- Instructions for the task
Return every line of the listing below, unchanged, from its first line to the line holding "typedef enum logic [1:0]", that line included.

- Material for the task
<file path="src/rtl/ahf_mcport_pkg.sv">
// Shared constants and state types for the ahf_mcport_v inter-core message port.
package ahf_mcport_pkg;

  localparam logic [7:0] OFS_DATA = 8'h80;
  localparam logic [7:0] OFS_STAT = 8'hC0;
  localparam logic [7:0] OFS_CTRL = 8'hE0;

  localparam int unsigned ST_RX_EMPTY = 0;
  localparam int unsigned ST_RX_FULL  = 1;
  localparam int unsigned ST_TX_EMPTY = 2;
  localparam int unsigned ST_TX_FULL  = 3;
  localparam int unsigned ST_TX_BUSY  = 4;
  localparam int unsigned ST_ERR      = 5;
  localparam int unsigned ST_RX_COUNT = 6;

  typedef enum logic [1:0] {TX_IDLE, TX_REQ, TX_REL} tx_state_e;
  typedef enum logic {RX_IDLE, RX_ACK} rx_state_e;

endpackage

</file>
<file path="src/rtl/ahf_sync_fifo_v.sv">
// Synchronous FIFO with occupancy count and flush; full/empty come from registered state only.
module ahf_sync_fifo_v #(
  parameter int unsigned W     = 14,
  parameter int unsigned DEPTH = 4,
  localparam int unsigned AW   = $clog2(DEPTH),
  localparam int unsigned CW   = $clog2(DEPTH + 1)
) (
  input  logic          i_clk,
  input  logic          i_rst_n,
  input  logic          i_flush,
  input  logic          i_push,
  input  logic [W-1:0]  i_wdata,
  input  logic          i_pop,
  output logic [W-1:0]  o_rdata,
  output logic          o_full,
  output logic          o_empty,
  output logic [CW-1:0] o_count
);

  logic [W-1:0]  r_mem [DEPTH];
  logic [AW-1:0] r_wptr, r_rptr;
  logic [CW-1:0] r_count;
  logic          w_do_push, w_do_pop;

  assign o_empty   = (r_count == '0);
  assign o_full    = (r_count == CW'(DEPTH));
  assign o_count   = r_count;
  assign o_rdata   = r_mem[r_rptr];
  assign w_do_pop  = i_pop & ~o_empty;
  // A push into a full FIFO is accepted only when the head leaves in the same cycle.
  assign w_do_push = i_push & (~o_full | w_do_pop);

  always_ff @(posedge i_clk) begin
    if (w_do_push && !i_flush) r_mem[r_wptr] <= i_wdata;
  end

  always_ff @(posedge i_clk or negedge i_rst_n) begin
    if (!i_rst_n) begin
      r_wptr  <= '0;
      r_rptr  <= '0;
      r_count <= '0;
    end else if (i_flush) begin
      r_wptr  <= '0;
      r_rptr  <= '0;
      r_count <= '0;
    end else begin
      if (w_do_push) r_wptr <= r_wptr + 1'b1;
      if (w_do_pop)  r_rptr <= r_rptr + 1'b1;
      r_count <= r_count + CW'(w_do_push) - CW'(w_do_pop);
    end
  end

endmodule

</file>
<file path="src/rtl/ahf_mcport_v.sv">
// Multi-channel message port: CPU-mapped TX/RX FIFOs per channel with 4-phase peer links.
module ahf_mcport_v
  import ahf_mcport_pkg::*;
#(
  parameter int unsigned NCH      = 3,
  parameter int unsigned W        = 14,
  parameter int unsigned DEPTH    = 4,
  parameter int unsigned BLOCKING = 1
) (
  input  logic             Clk_pin0,
  input  logic             Reset_pin,
  input  logic [7:0]       cpu_addr,
  input  logic             cpu_rd,
  input  logic             cpu_wr,
  input  logic [W-1:0]     cpu_wdata,
  output logic [W-1:0]     cpu_rdata,
  output logic             cpu_stall,
  output logic [NCH*W-1:0] tx_data,
  output logic [NCH-1:0]   tx_req,
  input  logic [NCH-1:0]   tx_ack,
  input  logic [NCH*W-1:0] rx_data,
  input  logic [NCH-1:0]   rx_req,
  output logic [NCH-1:0]   rx_ack,
  output logic             irq
);

  localparam int unsigned CW = $clog2(DEPTH + 1);

  logic [NCH-1:0] w_data_sel, w_stat_sel, w_ctrl_sel;
  logic [NCH-1:0] w_rx_empty, w_rx_full, w_tx_empty, w_tx_full, w_tx_busy;
  logic [NCH-1:0] w_tx_push, w_tx_pop, w_rx_push, w_rx_pop, w_flush, w_rx_ie;
  logic [W-1:0]   w_rx_head [NCH];
  logic [W-1:0]   w_tx_head [NCH];
  logic [W-1:0]   w_status  [NCH];
  logic [W-1:0]   r_rdata, w_rdata_d;
  logic           w_wr, w_rd, w_stall_cond, w_stall;

  assign w_wr = cpu_wr;
  assign w_rd = cpu_rd & ~cpu_wr;

  assign w_stall_cond = (w_rd & |(w_data_sel & w_rx_empty)) | (w_wr & |(w_data_sel & w_tx_full));
  assign w_stall      = (BLOCKING != 0) ? w_stall_cond : 1'b0;
  assign cpu_stall    = w_stall;
  assign cpu_rdata    = r_rdata;
  assign irq          = |(w_rx_ie & ~w_rx_empty);

  for (genvar c = 0; c < NCH; c++) begin : g_ch
    tx_state_e     r_tx_st, w_tx_st_d;
    rx_state_e     r_rx_st, w_rx_st_d;
    logic [W-1:0]  r_tx_data, w_stat;
    logic [CW-1:0] w_rx_count, w_unused_tx_count;
    logic          r_rx_ie, r_err, w_pop, w_push, w_err_set, w_err_clr;

    assign w_data_sel[c] = (cpu_addr == OFS_DATA + 8'(c));
    assign w_stat_sel[c] = (cpu_addr == OFS_STAT + 8'(c));
    assign w_ctrl_sel[c] = (cpu_addr == OFS_CTRL + 8'(c));

    assign w_tx_push[c] = w_wr & w_data_sel[c] & ~w_tx_full[c];
    assign w_rx_pop[c]  = w_rd & w_data_sel[c] & ~w_rx_empty[c];
    assign w_flush[c]   = w_wr & w_ctrl_sel[c] & cpu_wdata[1];
    assign w_err_set    = (BLOCKING == 0) & w_data_sel[c] &
                          ((w_wr & w_tx_full[c]) | (w_rd & w_rx_empty[c]));
    assign w_err_clr    = w_rd & w_stat_sel[c];

    ahf_sync_fifo_v #(.W(W), .DEPTH(DEPTH)) u_tx_fifo (
      .i_clk(Clk_pin0), .i_rst_n(Reset_pin), .i_flush(w_flush[c]),
      .i_push(w_tx_push[c]), .i_wdata(cpu_wdata), .i_pop(w_tx_pop[c]),
      .o_rdata(w_tx_head[c]), .o_full(w_tx_full[c]), .o_empty(w_tx_empty[c]),
      .o_count(w_unused_tx_count)
    );

    ahf_sync_fifo_v #(.W(W), .DEPTH(DEPTH)) u_rx_fifo (
      .i_clk(Clk_pin0), .i_rst_n(Reset_pin), .i_flush(w_flush[c]),
      .i_push(w_rx_push[c]), .i_wdata(rx_data[c*W +: W]), .i_pop(w_rx_pop[c]),
      .o_rdata(w_rx_head[c]), .o_full(w_rx_full[c]), .o_empty(w_rx_empty[c]),
      .o_count(w_rx_count)
    );

    always_comb begin
      w_tx_st_d = r_tx_st;
      w_pop     = 1'b0;
      unique case (r_tx_st)
        TX_IDLE: if (!w_tx_empty[c]) begin
          w_tx_st_d = TX_REQ;
          w_pop     = 1'b1;
        end
        TX_REQ:  if (tx_ack[c])  w_tx_st_d = TX_REL;
        TX_REL:  if (!tx_ack[c]) w_tx_st_d = TX_IDLE;
        default: w_tx_st_d = TX_IDLE;
      endcase
    end

    always_comb begin
      w_rx_st_d = r_rx_st;
      w_push    = 1'b0;
      unique case (r_rx_st)
        RX_IDLE: if (rx_req[c] && !w_rx_full[c]) begin
          w_rx_st_d = RX_ACK;
          w_push    = 1'b1;
        end
        RX_ACK:  if (!rx_req[c]) w_rx_st_d = RX_IDLE;
        default: w_rx_st_d = RX_IDLE;
      endcase
    end

    always_ff @(posedge Clk_pin0 or negedge Reset_pin) begin
      if (!Reset_pin) begin
        r_tx_st   <= TX_IDLE;
        r_rx_st   <= RX_IDLE;
        r_tx_data <= '0;
        r_rx_ie   <= 1'b0;
        r_err     <= 1'b0;
      end else begin
        r_tx_st <= w_tx_st_d;
        r_rx_st <= w_rx_st_d;
        if (w_pop) r_tx_data <= w_tx_head[c];
        if (w_wr && w_ctrl_sel[c]) r_rx_ie <= cpu_wdata[0];
        if (w_flush[c] || w_err_clr) r_err <= 1'b0;
        else if (w_err_set)          r_err <= 1'b1;
      end
    end

    always_comb begin
      w_stat                        = '0;
      w_stat[ST_RX_EMPTY]           = w_rx_empty[c];
      w_stat[ST_RX_FULL]            = w_rx_full[c];
      w_stat[ST_TX_EMPTY]           = w_tx_empty[c];
      w_stat[ST_TX_FULL]            = w_tx_full[c];
      w_stat[ST_TX_BUSY]            = w_tx_busy[c];
      w_stat[ST_ERR]                = r_err;
      w_stat[ST_RX_COUNT +: CW]     = w_rx_count;
    end

    assign w_status[c]       = w_stat;
    assign w_tx_pop[c]       = w_pop;
    assign w_rx_push[c]      = w_push;
    assign w_rx_ie[c]        = r_rx_ie;
    assign w_tx_busy[c]      = (r_tx_st != TX_IDLE);
    assign tx_req[c]         = (r_tx_st == TX_REQ);
    assign rx_ack[c]         = (r_rx_st == RX_ACK);
    assign tx_data[c*W +: W] = r_tx_data;
  end

  always_comb begin
    w_rdata_d = '0;
    for (int c = 0; c < NCH; c++) begin
      if (w_data_sel[c]) w_rdata_d = w_rx_empty[c] ? '0 : w_rx_head[c];
      if (w_stat_sel[c]) w_rdata_d = w_status[c];
      if (w_ctrl_sel[c]) w_rdata_d = W'(w_rx_ie[c]);
    end
  end

  // A stalled read leaves the previous data in place until it completes.
  always_ff @(posedge Clk_pin0 or negedge Reset_pin) begin
    if (!Reset_pin)            r_rdata <= '0;
    else if (w_rd && !w_stall) r_rdata <= w_rdata_d;
  end

endmodule

</file>
<file path="config.mk">
export PLATFORM = sky130hd
export DESIGN_NAME = ahf_mcport_v
export DESIGN_NICKNAME = d
export VERILOG_FILES = /design/src/rtl/ahf_mcport_pkg.sv /design/src/rtl/ahf_sync_fifo_v.sv /design/src/rtl/ahf_mcport_v.sv
export SDC_FILE = /design/constraint.sdc
export NUM_CORES = 1
export LEC_CHECK = 0
export BUFFER_PORTS_ARGS = -buffer_cell sky130_fd_sc_hd__buf_4
export CORE_MARGIN = 10
export CORE_UTILIZATION = 30
export DETAILED_ROUTE_END_ITERATION = 10
export PLACE_DENSITY_LB_ADDON = 0.12
export RECOVER_POWER = 100
export SLEW_MARGIN = 40
export SYNTH_ARGS = -nofsm -noshare
export SYNTH_HDL_FRONTEND = slang
export SYNTH_HIERARCHICAL = 1
export SYNTH_SLANG_ARGS = --single-unit
</file>
<file path="constraint.sdc">
create_clock -name Clk_pin0 -period 2.9 [get_ports Clk_pin0]
set_input_delay 0.145 -clock Clk_pin0 [delete_from_list [all_inputs] [get_ports Clk_pin0]]
set_output_delay 0.145 -clock Clk_pin0 [all_outputs]
set_load 0.005 [all_outputs]
</file>
==> results of run 1 <==
## cell usage in the layout, fill, tap and decap left out, types with 7 or more instances in the layout
master	netlist	final
dlygate4sd3_1	0	63
edfxtp_1	336	336
clkbuf_2	0	12
and2_0	0	17
and2_1	25	8
nor3_1	13	12
clkbuf_1	11	119
inv_1	28	28
ha_1	30	30
dfrtp_1	110	110
o21ai_0	3	9
a32oi_1	9	9
clkbuf_16	0	52
mux2i_1	7	7
nor2_1	53	53
mux2_2	46	46
a21o_1	7	7
nor3b_1	18	18
nand2b_1	23	23
a21oi_1	11	11
o22ai_1	10	10
buf_4	9	59
clkbuf_4	0	41
xor2_1	18	18
mux4_2	84	84
clkinv_2	0	8
nand2_1	25	25
nor2b_1	15	17
## power groups by stage
stage	clock [mW]	sequential (mW)	combinational, mW
floorplan	0	8.54	3.20
global placement	0	8.71	4.93
detailed placement	0	8.73	4.94
CTS	6.21	8.61	5.04
global route	6.47	8.69	5.16
finish	5.97	8.55	4.58
## state kept, by name (all words and copies together), names as in the netlist
name	cells
g_ch.u_rx_fifo/r_wptr	6
g_ch.u_tx_fifo/r_rptr	6
g_ch.u_rx_fifo/r_rptr	6
g_ch.r_tx_data	42
g_ch.r_tx_st	6
g_ch.u_tx_fifo/r_wptr	6
g_ch.r_rx_st	3
g_ch.u_tx_fifo/r_mem	168
cpu_rdata	14
g_ch.r_rx_ie	3
g_ch.u_tx_fifo/o_count	9
g_ch.u_rx_fifo/o_count	9
g_ch.u_rx_fifo/r_mem	168
## area by class of cell
class	instances	share of cell area
Sequential cell	446	0.564
Multi-Input combinational cell	525	0.235
Timing Repair Buffer	280	0.0816
Clock buffer	74	0.0625
Tap cell	837	0.0460
Clock inverter	22	0.00615
Inverter	29	0.00478
Antenna cell	1	0.000110
## cell families after synthesis
| family | count (synthesis) | share of synthesized area |
|---|---|---|
| fa+ha+maj | 36 | 0.0265 |
| flops | 446 | 0.687 |
| buf+inv | 78 | 0.0241 |
| mux | 143 | 0.137 |
| xor+xnor | 24 | 0.0112 |
| simple gates | 219 | 0.0715 |
| compound gates | 103 | 0.0427 |
## synthesized netlist by cell type (7+ instances only)
library cell / instances / share of area
a21o_1: 7 / 0.0028
ha_1: 30 / 0.020
mux2_2: 46 / 0.028
nand2_1: 25 / 0.0050
buf_4: 9 / 0.0036
o21ai_1: 8 / 0.0021
dfrtp_1: 110 / 0.15
a32oi_1: 9 / 0.0042
buf_6: 14 / 0.0084
nand2b_1: 23 / 0.0077
inv_1: 28 / 0.0056
nor2b_1: 15 / 0.0050
edfxtp_1: 336 / 0.54
mux2i_1: 7 / 0.0037
xor2_1: 18 / 0.0084
o22ai_1: 10 / 0.0033
buf_2: 15 / 0.0040
clkbuf_1: 11 / 0.0022
nor3_1: 13 / 0.0035
nor2_1: 53 / 0.011
nor3b_1: 18 / 0.0072
mux4_2: 84 / 0.10
and2_1: 25 / 0.0084
a21oi_1: 11 / 0.0029
## metal layers
layer	up-vias	wire length, um	track usage
met3	72	1990	0.0266
met5	-	0	0
met2	198	22800	0.212
met1	5314	20000	0.159
met4	0	1120	0.0405
li1	4682	-	-
## per-stage QoR
step | area, um^2 | worst slack (ns) | util
2_1_floorplan | 18700 | 0.0781 | -
3_3_place_gp | 21100 | 0.102 | 0.343
3_5_place_dp | 21100 | 0.0849 | 0.343
4_1_cts | 23300 | 0.116 | 0.378
5_1_grt | 22800 | 0.0225 | 0.369
6_report | 22800 | 0.220 | 0.369
## path summary, 6_finish.rpt
kind,start,to,depth (start not counted)
hold / removal,cpu_addr[3],g_ch[2].r_rx_ie$_DFFE_PN0P_,5
hold reg to reg,g_ch[0].r_tx_data[6]$_DFFE_PN0P_,g_ch[0].r_tx_data[6]$_DFFE_PN0P_,1
setup reg to reg,g_ch[1].u_rx_fifo/o_count[0]$_DFF_PN0_,cpu_rdata[10]$_DFFE_PN0P_,8
min in group asynchronous,Reset_pin,g_ch[2].r_tx_data[1]$_DFFE_PN0P_,2
setup / recovery,g_ch[0].u_tx_fifo/o_count[1]$_DFF_PN0_,cpu_stall,5
max in group asynchronous,Reset_pin,cpu_rdata[7]$_DFFE_PN0P_,3
## worst max-delay path: stages (launching register included)
cell and delay [ns]:
dfrtp_1 0.49, nor3b_1 0.56, a222oi_1 0.25, o22ai_1 0.19
and2_0 0.27, buf_4 0.16
## what timing repair did
item                                    4_1_cts  5_1_grt
setup buffers                                 0        0
hold endpoints to repair                    437        0
endpoints found under the setup margin        0        0
hold buffers                                 63        0
resized for setup                             0        0
==> metrics.txt, run 1 <==
worst vdd ir=424 uV; endpoint class of the critical path=output pin; Tcrit/Tclk final=0.924; combinational share of power=0.240; Worst EP arrival=2.53 ns; PwrDens=839 nW/um^2; Synth Warn #=6; Yosys cell types=66; Sink Count=446; Die X=270 um; clk_skew=0.0250 ns; Vias/cell=4.64; vias in the first global route=11,000; violated checks=max-capacitance violations, max-slew violations; DRC=0; net switching fraction of the power=0.287; Synth Flop Type=edfxtp_1; Final nets=1,443; MaxCap Viol Count=1; DR WL/cell=20.7 um; sequential area share after synthesis=0.687; CTS max path bufs=3; ANT nets after route=0; Clock power frac=0.313; status=finished with violations; number of buffers created by CTS=51; root buffer cell=clkbuf_16; Fmax=0.373 GHz; area delta synth->final=21.8%; final wirelength=45.9 mm; grt ovf=0; max-slew violation count=43; Initial Util=0.303; drt pass-1 iters=5; H-tree Lvls=2; Die Ht=270 um; final hold violations=0; Final Instance Count excl. Fillers=2,214; Reg area=12,800 um^2; Hold Path Class=primary input to flip-flop; GRT Util Overall=0.126; crit path time final=2.68 ns; layout cell share with drive strength beyond 1=0.249; Cells after DPL=2,054; Seq cells post-synth=446; PnR Total Power=19.1 mW; R2R setup slack=0.23 ns; IO Pins=138; Cells after Synth=1,049; setup TNS=0 ns; GPL Wtd Cong=0.798; max_slew headroom=-0.461; Pint=13.6 mW; CTS tree=built; Psw=5.48 mW; critical path type=flip-flop to output pin; Iter 0 DRT Violations=667; syn nets=1,159; Buffers on Ports=137; area of the multi-input gates=5350 um^2; Core Region=61,700 um^2; Vias=10,300; # setup viols final=0; slew at the pin with the worst max-slew slack=2.19 ns; hpwl dp=31.5 mm; Startpoint Class=flip-flop; RSZ-0062 raised after global routing=false; initial antenna violation count=1; cell row count=91; CTS clk-pin slew, worst paths=0.06 ns; crit path max fanout=7; Flop pwr share=0.447; Worst-Skew Late Latency=0.60 ns; Fillers=5,928; Post-synth EDFFs=336; Synth async-reset ratio=0.247; Post-Syn Area per Cell=17.8 um^2; Synth Cell Area=18,700 um^2; Hold WS=0.157 ns; largest net degree at the start of global routing=69; wire length of the first global-routing pass=70.4 mm; die area=72,700 um^2; worst path required time=2.76 ns; leak pwr=7.90 nW
(Power assumes the default switching activity.)
==> inputs of run 2 (changes only) <==
--- a/config.mk
+++ b/config.mk
@@ -8,9 +8,11 @@
 export BUFFER_PORTS_ARGS = -buffer_cell sky130_fd_sc_hd__buf_4
 export CORE_MARGIN = 10
 export CORE_UTILIZATION = 30
+export CTS_CLUSTER_SIZE = 8
 export DETAILED_ROUTE_END_ITERATION = 10
 export PLACE_DENSITY_LB_ADDON = 0.12
 export RECOVER_POWER = 100
+export SETUP_SLACK_MARGIN = 0.4
 export SLEW_MARGIN = 40
 export SYNTH_ARGS = -nofsm -noshare
 export SYNTH_HDL_FRONTEND = slang
==> run 2 against run 1 <==
The run still ends with max-capacitance violations, max-slew violations left. Critical path type unchanged. Clock skew is 0.015 ns lower. Setup slack gained 0.043 ns. Sequential share of layout area down 1.8 points. Maximum frequency is 1.6% higher.
==> metrics.txt, run 2 (synthesis results as in run 1) <==
Vias/cell=4.57 (-1.4%); max_slew headroom=-0.0957 (+0.365); clk_skew=0.00973 ns (-0.0153 ns); Core Util, Final=0.382 (+0.0125); critical path type=flip-flop to output pin; DR WL/cell=20.5 um (-0.92%); Crit path buffers/inverters=4 (+3); CTS max path bufs=3 (unchanged); leak pwr=8.22 nW (+4.1%); final wirelength=46.2 mm (+0.60%); crit path time final=2.64 ns (-0.0426 ns); CP top delay family=buffers and inverters; Buffers on Ports=137 (unchanged); number of buffers created by CTS=66 (+29%); Initial Util=0.303 (unchanged); max-slew violation count=26 (-40%); GPL Wtd Cong=0.790 (-0.89%); layout cell share with drive strength beyond 1=0.269 (+0.0195); Final nets=1,468 (+1.7%); Hold WS=0.173 ns (+0.0158 ns); cell row count=91 (unchanged); drt pass-1 iters=5 (unchanged); Fmax=0.379 GHz (+1.6%); CTS tree=built; # setup viols final=0 (unchanged); die area=72,700 um^2 (unchanged); worst slack at placement=0.150 ns (+0.0648 ns); Hold Path Class=primary input to flip-flop; endpoint class of the critical path=output pin; busiest grt layer=met2; commonest non-fill, non-tap cell in the layout=edfxtp_1; MaxCap Viol Count=1 (unchanged); routing usage on met2=0.216 (+0.00381); slowest stage cell, crit path=nor3_1; Slowest Stage Delay on Critical Path=0.51 ns (-0.05 ns); Worst EP arrival=2.49 ns (-0.04 ns); vias in the first global route=11,100 (+0.33%); met3 Usage GRT=0.0330 (+0.00646); wire length of the first global-routing pass=70.7 mm (+0.34%); status=finished with violations; Worst-Skew Late Latency=0.58 ns (-0.02 ns); grt ovf=0 (unchanged); worst vdd ir=372 uV (-12%); Die Ht=270 um (unchanged); H-tree Lvls=3 (+1); largest net degree at the start of global routing=43 (-38%); DRC=0 (unchanged); Top Registers=g_ch.u_rx_fifo/r_mem: 168 flops, g_ch.u_tx_fifo/r_mem: 168 flops, g_ch.r_tx_data: 42 flops; CP dominant cell by count=buf_4; IO Pins=138 (unchanged); crit path max fanout=7 (unchanged); Core Region=61,700 um^2 (unchanged); hpwl dp=31.5 mm (about the same); worst path required time=2.76 ns (about the same); CTS clk-pin slew, worst paths=0.05 ns (about the same); PwrDens=872 nW/um^2 (+4.0%); Sink Count=446 (unchanged); Startpoint Class=flip-flop; commonest non-fill, non-tap cells in the layout=336 x edfxtp_1, 138 x clkbuf_1, 105 x dfrtp_1, 84 x mux4_2; slew at the pin with the worst max-slew slack=1.64 ns (-0.547 ns); Iter 0 DRT Violations=554 (-17%); root buffer cell=clkbuf_16; Tcrit/Tclk final=0.909 (-0.0147); ANT nets after route=0 (unchanged); violated checks=max-capacitance violations, max-slew violations; met1 usage=0.155 (-0.00401); initial antenna violation count=1 (unchanged); setup TNS=0 ns (unchanged); crit path cell chain=nor3_1, buf_4, buf_4, inv_1, a221o_1, buf_4; Vias=10,300 (+0.12%); RSZ-0062 raised after global routing=true; PnR Total Power=20.5 mW (+7.5%); final hold violations=0 (unchanged); GRT Util Overall=0.127 (+0.00158); area delta synth->final=25.9%; final worst slack=0.263 ns (+0.0426 ns); Die X=270 um (unchanged)
## run 2: cell types whose count changed in the layout (fill, tap and decap cells not counted), moves of 6 or more
cell,change
clkinv_2,-8
clkbuf_16,+17
and2_1,-7
and2_0,+6
buf_4,+10
clkbuf_1,+19
buf_12,+8
## run 2: layout make-up
| cell class | count | area [um^2] |
|---|---|---|
| fill | 5844 | 38200 |
| multi-input combinational | 525 | 5480 |
| clock buffer | 115 | 1920 |
| sequential | 446 | 12800 |
| tap | 837 | 1050 |
| inverter | 29 | 109 |
| timing repair buffer | 290 | 2070 |
| antenna | 1 | 2.50 |
| clock inverter | 5 | 68.8 |
## run 2: path summary, 6_finish.rpt
| kind | startpoint | endpoint | slack [ns] | depth (start not counted) |
|---|---|---|---|---|
| max in group asynchronous | Reset_pin | g_ch[0].r_tx_data[0]$_DFFE_PN0P_ | 0.95 | 3 |
| min in group asynchronous | Reset_pin | g_ch[1].r_tx_data[13]$_DFFE_PN0P_ | 0.53 | 2 |
| hold / removal | cpu_addr[3] | cpu_rdata[3]$_DFFE_PN0P_ | 0.17 | 6 |
| setup reg to reg | g_ch[1].u_rx_fifo/o_count[2]$_DFF_PN0_ | g_ch[1].u_rx_fifo/o_count[1]$_DFF_PN0_ | 0.29 | 10 |
| hold reg to reg | g_ch[2].r_tx_data[10]$_DFFE_PN0P_ | g_ch[2].r_tx_data[10]$_DFFE_PN0P_ | 0.50 | 1 |
| setup / recovery | g_ch[1].u_rx_fifo/o_count[2]$_DFF_PN0_ | irq | 0.26 | 6 |
## run 2: what timing repair did
item	4_1_cts	5_1_grt
hold buffers	66	0
resized for setup	8	13
setup endpoints to repair	9	125
pin swaps	1	4
endpoints found under the hold margin	458	0
buffers inserted	1	7
## run 2: tightest hold or removal path, stage by stage
cell and delay, ns:
buf_4 0.14, nor4_4 0.07, nand2_1 0.10, o22ai_1 0.10, o221ai_1 0.09, a21oi_2 0.06
## run 2: power by group
group          switching (mW)  leakage (nW)  internal (mW)
Clock                    2.73         0.945           4.48
Combinational            2.19          2.91           2.49
Sequential              0.798          4.36           7.84
## run 2: metal layers
| metal | vias to the layer above | routed length [um] |
|---|---|---|
| met4 | 0 | 1350 |
| met1 | 5238 | 19500 |
| met2 | 220 | 23200 |
| met5 | - | 0 |
| li1 | 4735 | - |
| met3 | 85 | 2150 |
## run 2: per-stage QoR
stage	instances	cell area, um^2
3_5_place_dp	2053	21300
6_report	2248	23500
5_1_grt	2248	23500
2_1_floorplan	1049	18800
4_1_cts	2240	24000
3_3_place_gp	2053	21300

- Response area
<file path="src/rtl/ahf_mcport_pkg.sv">
// Shared constants and state types for the ahf_mcport_v inter-core message port.
package ahf_mcport_pkg;

  localparam logic [7:0] OFS_DATA = 8'h80;
  localparam logic [7:0] OFS_STAT = 8'hC0;
  localparam logic [7:0] OFS_CTRL = 8'hE0;

  localparam int unsigned ST_RX_EMPTY = 0;
  localparam int unsigned ST_RX_FULL  = 1;
  localparam int unsigned ST_TX_EMPTY = 2;
  localparam int unsigned ST_TX_FULL  = 3;
  localparam int unsigned ST_TX_BUSY  = 4;
  localparam int unsigned ST_ERR      = 5;
  localparam int unsigned ST_RX_COUNT = 6;

  typedef enum logic [1:0] {TX_IDLE, TX_REQ, TX_REL} tx_state_e;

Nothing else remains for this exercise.